E' un nome che abbiamo già ritrovato accanto a quello di Chicco Testa, l'ex comunista ed ex-ambientalista che da anni è diventato il più feroce propagandista di qualunque scempio, dal nucleare al fossile, Ombrina compresa. Per lui, non-executive director di Medoil (Ombrina) che spesso viene invitato in TV come esperto, va tutto bene purché sia roba che faccia male.

Ora ritrovo la stessa Medoilgas come sponsor di quella indecente festa tenuta sulla terrazza di un palazzo vaticano durante la santificazione di papa Roncalli e papa Wojtyla. C'erano molti giornalisti, personcine come Bruno Vespa, e c'era anche un aitante monsignore a distribuire la comunione da un bicchiere sottratto dal tavolo del rinfresco, lo stesso monsignore salito ora al disonore delle cronache.


Provate a indovinare il motivo che spinge la Medoilgas (ora acquistata dalla Rockhopper) a sponsorizzare questo nuovo genere di "cene eleganti"? 

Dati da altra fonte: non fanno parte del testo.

`config.mk`:
```
export PLATFORM = sky130hd
export DESIGN_NAME = signed_header_rle_decoder
export DESIGN_NICKNAME = d
export VERILOG_FILES = /design/src/rtl/srled_pkg.sv /design/src/rtl/srled_front.sv /design/src/rtl/srled_queue.sv /design/src/rtl/srled_back.sv /design/src/rtl/signed_header_rle_decoder.sv
export VERILOG_INCLUDE_DIRS = /design/src /design/src/rtl
export SDC_FILE = /design/constraint.sdc
export NUM_CORES = 1
export LEC_CHECK = 0
export BUFFER_PORTS_ARGS = -buffer_cell sky130_fd_sc_hd__buf_2
export CAP_MARGIN = 20
export CORE_ASPECT_RATIO = 1.2
export CORE_MARGIN = 1
export CORE_UTILIZATION = 54
export DETAILED_ROUTE_END_ITERATION = 10
export GPL_ROUTABILITY_DRIVEN = 1
export GPL_TIMING_DRIVEN = 1
export PLACE_DENSITY = 0.74
export SYNTH_ARGS = -nofsm -noshare
export SYNTH_HDL_FRONTEND = slang
export SYNTH_HIERARCHICAL = 1
export SYNTH_SLANG_ARGS = --single-unit
```
`constraint.sdc`:
```
create_clock -name clk -period 4.06 [get_ports clk]
set_input_delay 0.203 -clock clk [delete_from_list [all_inputs] [get_ports clk]]
set_output_delay 0.203 -clock clk [all_outputs]
set_load 0.01 [all_outputs]
```
`src/rtl/signed_header_rle_decoder_assert.svh`:
```
// ----------------------------------------------------------------------------
// Assertion macros
// Shared concurrent assertion forms for the signed header run-length decoder.
// ----------------------------------------------------------------------------
`ifndef SIGNED_HEADER_RLE_DECODER_ASSERT_SVH
`define SIGNED_HEADER_RLE_DECODER_ASSERT_SVH

// The consequent must hold in the same cycle as the antecedent.
`define SRLED_ASSERT_NOW(label, ante, cons) \
    label: assert property (@(posedge clk) disable iff (!rst_n) (ante) |-> (cons)) \
        else $error("srled assertion failed");

// The consequent must hold in the cycle after the antecedent.
`define SRLED_ASSERT_NEXT(label, ante, cons) \
    label: assert property (@(posedge clk) disable iff (!rst_n) (ante) |=> (cons)) \
        else $error("srled assertion failed");

`endif

```
`src/rtl/srled_pkg.sv`:
```
// ----------------------------------------------------------------------------
// srled_pkg
// Types and constants shared by the signed header run-length decoder.
// ----------------------------------------------------------------------------
package srled_pkg;

    localparam int OUT_LANES = 4;
    // Lanes actually used, limited to the range 1 to 4.
    localparam int LANES = (OUT_LANES < 1) ? 1 : ((OUT_LANES > 4) ? 4 : OUT_LANES);

    localparam int QDEPTH = 4;
    localparam int QPTR_W = $clog2(QDEPTH);
    localparam int QCNT_W = $clog2(QDEPTH + 1);

    typedef struct packed {
        logic [7:0] in_byte;
        logic       in_last;
    } in_item_t;

    typedef struct packed {
        logic [7:0] out_byte_0;
        logic [7:0] out_byte_1;
        logic [7:0] out_byte_2;
        logic [7:0] out_byte_3;
        logic [2:0] out_count;
        logic       run_last;
    } out_item_t;

    // One command for the back end: emit value len times.
    typedef struct packed {
        logic [7:0] value;
        logic [6:0] len;
    } cmd_t;

    typedef struct packed {
        logic valid;
        cmd_t cmd;
    } push_t;

    typedef enum logic [2:0] {
        PH_HEADER  = 3'b001,
        PH_VALUE   = 3'b010,
        PH_LITERAL = 3'b100
    } phase_t;

endpackage

```
`src/rtl/srled_front.sv`:
```
// ----------------------------------------------------------------------------
// srled_front
// Accepts compressed bytes, parses headers and hands run commands to the queue.
// ----------------------------------------------------------------------------
module srled_front (
    input  logic               clk,
    input  logic               rst_n,
    input  logic               byte_valid,
    output logic               byte_ready,
    input  srled_pkg::in_item_t byte_item,
    input  logic               q_full,
    output srled_pkg::push_t   push
);
    import srled_pkg::*;

    phase_t     phase_reg, phase_next;
    logic [7:0] literal_left_reg, literal_left_next;
    logic [6:0] repeat_len_reg, repeat_len_next;
    logic       accept;

    assign byte_ready = !q_full;
    assign accept     = byte_valid && byte_ready;

    always_comb
    begin
        phase_next        = phase_reg;
        literal_left_next = literal_left_reg;
        repeat_len_next   = repeat_len_reg;
        push.valid        = 1'b0;
        push.cmd.value    = byte_item.in_byte;
        push.cmd.len      = 7'd1;
        if (accept)
        begin
            unique case (phase_reg)
                PH_VALUE:
                begin
                    push.valid      = 1'b1;
                    push.cmd.len    = repeat_len_reg;
                    phase_next      = PH_HEADER;
                    repeat_len_next = 7'd0;
                end
                PH_LITERAL:
                begin
                    push.valid        = 1'b1;
                    literal_left_next = literal_left_reg - 8'd1;
                    if (literal_left_next == 8'd0)
                    begin
                        phase_next = PH_HEADER;
                    end
                end
                default:
                begin
                    phase_next = PH_HEADER;
                    if (byte_item.in_byte[7])
                    begin
                        // Negative header: 256 minus the header literal bytes follow.
                        literal_left_next = 8'd0 - byte_item.in_byte;
                        phase_next        = PH_LITERAL;
                    end
                    else if (byte_item.in_byte != 8'd0)
                    begin
                        repeat_len_next = byte_item.in_byte[6:0];
                        phase_next      = PH_VALUE;
                    end
                end
            endcase
            if (byte_item.in_last)
            begin
                phase_next        = PH_HEADER;
                literal_left_next = 8'd0;
                repeat_len_next   = 7'd0;
            end
        end
    end

    always_ff @(posedge clk or negedge rst_n)
    begin
        if (!rst_n)
        begin
            phase_reg        <= PH_HEADER;
            literal_left_reg <= 8'd0;
            repeat_len_reg   <= 7'd0;
        end
        else
        begin
            phase_reg        <= phase_next;
            literal_left_reg <= literal_left_next;
            repeat_len_reg   <= repeat_len_next;
        end
    end

endmodule

```
`src/rtl/srled_queue.sv`:
```
// ----------------------------------------------------------------------------
// srled_queue
// Short command queue between the parser and the beat generator.
// ----------------------------------------------------------------------------
`include "signed_header_rle_decoder_assert.svh"

module srled_queue (
    input  logic             clk,
    input  logic             rst_n,
    input  srled_pkg::push_t push,
    input  logic             pop,
    output logic             q_full,
    output logic             q_valid,
    output srled_pkg::cmd_t  q_head
);
    import srled_pkg::*;

    cmd_t              mem [QDEPTH];
    logic [QPTR_W-1:0] wr_ptr_reg, wr_ptr_next;
    logic [QPTR_W-1:0] rd_ptr_reg, rd_ptr_next;
    logic [QCNT_W-1:0] count_reg, count_next;

    assign q_full  = (count_reg == QCNT_W'(QDEPTH));
    assign q_valid = (count_reg != '0);
    assign q_head  = mem[rd_ptr_reg];

    always_comb
    begin
        wr_ptr_next = wr_ptr_reg;
        rd_ptr_next = rd_ptr_reg;
        count_next  = count_reg;
        if (push.valid)
        begin
            wr_ptr_next = (wr_ptr_reg == QPTR_W'(QDEPTH - 1)) ? '0 : wr_ptr_reg + QPTR_W'(1);
        end
        if (pop)
        begin
            rd_ptr_next = (rd_ptr_reg == QPTR_W'(QDEPTH - 1)) ? '0 : rd_ptr_reg + QPTR_W'(1);
        end
        if (push.valid && !pop)
        begin
            count_next = count_reg + QCNT_W'(1);
        end
        else if (pop && !push.valid)
        begin
            count_next = count_reg - QCNT_W'(1);
        end
    end

    always_ff @(posedge clk)
    begin
        if (push.valid)
        begin
            mem[wr_ptr_reg] <= push.cmd;
        end
    end

    always_ff @(posedge clk or negedge rst_n)
    begin
        if (!rst_n)
        begin
            wr_ptr_reg <= '0;
            rd_ptr_reg <= '0;
            count_reg  <= '0;
        end
        else
        begin
            wr_ptr_reg <= wr_ptr_next;
            rd_ptr_reg <= rd_ptr_next;
            count_reg  <= count_next;
        end
    end

    `SRLED_ASSERT_NOW(a_no_push_when_full, push.valid, !q_full)
    `SRLED_ASSERT_NOW(a_no_pop_when_empty, pop, q_valid)
    `SRLED_ASSERT_NOW(a_count_bound, 1'b1, count_reg <= QCNT_W'(QDEPTH))

endmodule

```
`src/rtl/srled_back.sv`:
```
// ----------------------------------------------------------------------------
// srled_back
// Expands queued commands into output beats of up to LANES bytes each.
// ----------------------------------------------------------------------------
`include "signed_header_rle_decoder_assert.svh"

module srled_back (
    input  logic                 clk,
    input  logic                 rst_n,
    input  logic                 q_valid,
    input  srled_pkg::cmd_t      q_head,
    output logic                 pop,
    output logic                 beat_valid,
    input  logic                 beat_ready,
    output srled_pkg::out_item_t beat_item
);
    import srled_pkg::*;

    logic       active_reg, active_next;
    logic [6:0] left_reg, left_next;
    logic       beat_valid_reg, beat_valid_next;
    out_item_t  beat_item_reg, beat_item_next;
    logic [6:0] rem;
    logic [6:0] rem_after;
    logic [2:0] cnt;
    logic       fire;

    // While a run is partly out, the remaining length lives here and the
    // command stays at the head of the queue for its value.
    assign rem       = active_reg ? left_reg : q_head.len;
    assign cnt       = (rem > 7'(LANES)) ? 3'(LANES) : rem[2:0];
    assign rem_after = rem - {4'd0, cnt};
    assign fire      = q_valid && (!beat_valid_reg || beat_ready);
    assign pop       = fire && (rem_after == 7'd0);

    always_comb
    begin
        active_next     = active_reg;
        left_next       = left_reg;
        beat_item_next  = beat_item_reg;
        beat_valid_next = beat_valid_reg && !beat_ready;
        if (fire)
        begin
            active_next               = (rem_after != 7'd0);
            left_next                 = rem_after;
            beat_valid_next           = 1'b1;
            beat_item_next.out_byte_0 = (cnt > 3'd0) ? q_head.value : 8'd0;
            beat_item_next.out_byte_1 = (cnt > 3'd1) ? q_head.value : 8'd0;
            beat_item_next.out_byte_2 = (cnt > 3'd2) ? q_head.value : 8'd0;
            beat_item_next.out_byte_3 = (cnt > 3'd3) ? q_head.value : 8'd0;
            beat_item_next.out_count  = cnt;
            beat_item_next.run_last   = (rem_after == 7'd0);
        end
    end

    always_ff @(posedge clk)
    begin
        beat_item_reg <= beat_item_next;
    end

    always_ff @(posedge clk or negedge rst_n)
    begin
        if (!rst_n)
        begin
            active_reg     <= 1'b0;
            left_reg       <= 7'd0;
            beat_valid_reg <= 1'b0;
        end
        else
        begin
            active_reg     <= active_next;
            left_reg       <= left_next;
            beat_valid_reg <= beat_valid_next;
        end
    end

    assign beat_valid = beat_valid_reg;
    assign beat_item  = beat_item_reg;

    `SRLED_ASSERT_NOW(a_count_range, beat_valid_reg,
        (beat_item_reg.out_count != 3'd0) && (beat_item_reg.out_count <= 3'(LANES)))
    `SRLED_ASSERT_NOW(a_short_beat_is_last,
        beat_valid_reg && (beat_item_reg.out_count < 3'(LANES)), beat_item_reg.run_last)
    `SRLED_ASSERT_NOW(a_active_has_head, active_reg, q_valid && (left_reg != 7'd0))
    `SRLED_ASSERT_NEXT(a_pop_ends_run, pop, !active_reg)

endmodule

```
`src/rtl/signed_header_rle_decoder.sv`:
```
// The decoder takes one compressed byte per cycle on the byte channel and
// delivers decoded beats of up to four bytes on the beat channel. Header bytes,
// literal bytes and repeat values all arrive on the byte channel; a literal
// byte gives one beat and a repeat of n bytes gives ceil(n/4) beats, one beat
// per cycle from the beat generator while beat_ready is high. Parsed commands
// wait in a four-entry queue, so the byte channel stalls only when that queue
// is full, which happens when repeat runs arrive faster than their beats drain
// or when the beat channel is held off. There is no start-up delay after reset.
// ----------------------------------------------------------------------------
// signed_header_rle_decoder
// Signed header run-length decoder: parser, command queue and beat generator.
// ----------------------------------------------------------------------------
module signed_header_rle_decoder (
    input  logic                 clk,
    input  logic                 rst_n,
    input  logic                 byte_valid,
    output logic                 byte_ready,
    input  srled_pkg::in_item_t  byte_item,
    output logic                 beat_valid,
    input  logic                 beat_ready,
    output srled_pkg::out_item_t beat_item
);
    import srled_pkg::*;

    push_t push;
    logic  q_full;
    logic  q_valid;
    cmd_t  q_head;
    logic  pop;

    srled_front u_front (
        .clk        (clk),
        .rst_n      (rst_n),
        .byte_valid (byte_valid),
        .byte_ready (byte_ready),
        .byte_item  (byte_item),
        .q_full     (q_full),
        .push       (push)
    );

    srled_queue u_queue (
        .clk     (clk),
        .rst_n   (rst_n),
        .push    (push),
        .pop     (pop),
        .q_full  (q_full),
        .q_valid (q_valid),
        .q_head  (q_head)
    );

    srled_back u_back (
        .clk        (clk),
        .rst_n      (rst_n),
        .q_valid    (q_valid),
        .q_head     (q_head),
        .pop        (pop),
        .beat_valid (beat_valid),
        .beat_ready (beat_ready),
        .beat_item  (beat_item)
    );

endmodule
```
==> results_tabular.tex <==
\begin{tabular}{lr}
\hline
Metric & Value \\
\hline
\multicolumn{2}{l}{\textbf{Place}} \\
HPWL after detailed placement & 7650 microns \\
Cell area reported after detailed placement & approximately 6400 sq um \\
Routability Congestion & 0.843 \\
Number of port buffers & 50 \\
Setup slack after placement & $\sim$0.18 ns \\
\multicolumn{2}{l}{\textbf{Die}} \\
Core Footprint & 11,000 sq um \\
Die Y & 119 microns \\
I/O pin count & 51 \\
Width of the die & 99.2 microns \\
Total number of placement rows & 42 \\
Starting Density & 55.4\% \\
Area of the die & 11,800 sq um \\
\multicolumn{2}{l}{\textbf{STA}} \\
Max transition margin & about two fifths \\
Final number of max-transition violations & 0 \\
Fmax & 0.260 GHz \\
Post-route minimum period & approximately 3.9 ns \\
Endpoints failing hold & 0 \\
Worst-margin pin slew & 0.893 ns \\
Total setup violations reported at the end of the flow & 0 \\
Fraction of the cycle the final worst path needs & 94.9\% \\
Smallest setup slack after layout & around 0.21 ns \\
Final worst hold slack & 0.0782 ns \\
Accumulated negative setup slack & 0 ns \\
Largest clock skew in the final design & 0.0119 ns \\
\multicolumn{2}{l}{\textbf{Run}} \\
Max-capacitance violation count & 0 \\
\multicolumn{2}{l}{\textbf{Yosys}} \\
Post-Synth Simple-Gate Area & between 10 and 15\% \\
Mean instance size in the synthesized netlist & roughly 14 sq um \\
Yosys Warn Count & 6 \\
Synthesized-area fraction occupied by adder cells & 2.37\% \\
Mapped cell area & 6120 sq um \\
Register area share after synthesis & 61.0\% \\
Area share of xor/xnor cells in the synthesized design & 1.43\% \\
Post-synth EDFFs & 96 \\
Net Count, Synth & 467 \\
Synthesized instance count & 443 \\
Leading register cell type out of synthesis & sky130\_fd\_sc\_hd\_\_edfxtp\_1 \\
Largest family of logic cells by synthesized area & simple AND/OR/NAND/NOR gates \\
Fraction of synthesized area in multiplexers & 8.26\% \\
Async S/R FF share, synth & between 20\% and 30\% \\
Register bit total from synthesis & 130 \\
Number of distinct library cells after synthesis & 76 \\
Compound-gate portion of the synthesized area & 9.06\% \\
\multicolumn{2}{l}{\textbf{Layout}} \\
Diodes inserted & 0 \\
\# nets final & 524 \\
Area growth, synth to finish & 15.7\% \\
Share of post-route cells with drive strength above 1 & 24.4\% \\
Most common cell after layout, fill and taps aside & sky130\_fd\_sc\_hd\_\_edfxtp\_1 \\
Flip-flop count of the largest register, all copies and words added & 60 \\
Final standard cell area without fillers & 7080 sq um \\
Highest-count cells in the layout ignoring fill and taps & 96 x sky130\_fd\_sc\_hd\_\_edfxtp\_1, 50 x sky130\_fd\_sc\_hd\_\_buf\_2, 35 x sky130\_fd\_sc\_hd\_\_and2\_1 \\
\multicolumn{2}{l}{\textbf{Global routing}} \\
Layer carrying the most global-route usage & met2 \\
Met3 capacity usage during global routing & 5.26\% \\
Tot GR Track Use & 21.2\% \\
Global-route met1 utilization & 24.6\% \\
Largest net degree at the start of global routing & 45 \\
GRT met2 Usage & roughly 37\% \\
Via count of the first global-routing pass & 3,841 \\
Antenna violations before repair & 0 \\
Grt ovf & 0 \\
Wire length of the first global-routing pass & 18,800 microns \\
\multicolumn{2}{l}{\textbf{Power and ir drop}} \\
Fraction of power consumed by combinational cells & 31.3\% \\
Sequential power share & between 30 and 40\% \\
Part of the power in the clock network & 29.5\% \\
Leakage dissipation & around 0.0027 uW \\
Net Sw Power & approximately 1700 uW \\
Proportion of total power due to net switching & 32.7\% \\
Power per standard cell area & 744 nW/um\^{}2 \\
VDD IR max & 0.000316 V \\
Cell internal power dissipation & about 3500 uW \\
\multicolumn{2}{l}{\textbf{Hold path}} \\
Hold/Removal Path Class & in -> reg \\
Cell count of the worst hold path & 1 \\
\multicolumn{2}{l}{\textbf{Worst setup path}} \\
Critical Path Sink Type & register \\
Crit path largest cell delay & 0.56 ns \\
Worst path slowest cell & sky130\_fd\_sc\_hd\_\_or4\_1 \\
Worst reg-to-reg path cell count & 15 \\
Nature of the critical path startpoint & register \\
Cell chain of the critical path & mux4\_1 -> nor4\_4 -> or2\_2 -> nand3\_2 -> nand2\_1 -> ha\_1 -> or4\_1 -> a21oi\_2 -> o2bb2ai\_2 -> nor3\_2 -> inv\_1 -> ha\_1 -> inv\_1 -> fa\_1 -> mux2\_2 \\
Crit Path Max Fanout & 5 \\
Arrival time worst endpoint & 4.14 ns \\
Data required time at the worst endpoint & 4.34 ns \\
Crit Path Class & reg -> reg \\
\multicolumn{2}{l}{\textbf{Run status}} \\
Run status & complete, no violations \\
\multicolumn{2}{l}{\textbf{CTS}} \\
Htree depth & 4 \\
Clock root buffer master & sky130\_fd\_sc\_hd\_\_clkbuf\_16 \\
Clk slew on worst S/H paths & about 0.060 ns \\
CTS tree & yes \\
CTS buffer count & 17 \\
Number of clock sinks & 130 \\
Clock insertion delay at the later pin of the skew report & 0.41 ns \\
Buffers from clock root to sink, at most & 2 \\
\multicolumn{2}{l}{\textbf{Drt}} \\
Iteration count of the initial detailed-routing pass & 5 \\
Via count & 3,756 \\
Via-per-instance ratio & 5.82 \\
Number of routed nets with antenna violations & 0 \\
Detailed Route WL & 11,400 microns \\
Remaining design rule violation count & 0 \\
Final routed wire length divided by cell count & 17.7 microns \\
Detailed router's first-iteration violation count & 221 \\
\hline
\end{tabular}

Vi ricordate i documenti della Conferenza Episcopale Abruzzese Molisana? Contro la petrolizzazione per rispettare il dovere cristiano di "custodire il Creato". I petrolieri sono già andati a Roma e stanno cercando di comprarsi i favori della Chiesa. I giornalisti ce li hanno già in pugno, quasi tutti, all'università hanno fatto un ottimo (spaventoso) lavoro. Il governo italiano al guinzaglio della coppia Renzi-Verdini gli ha regalato lo Sblocca Italia. E noi restiamo a contemplare lo schifo.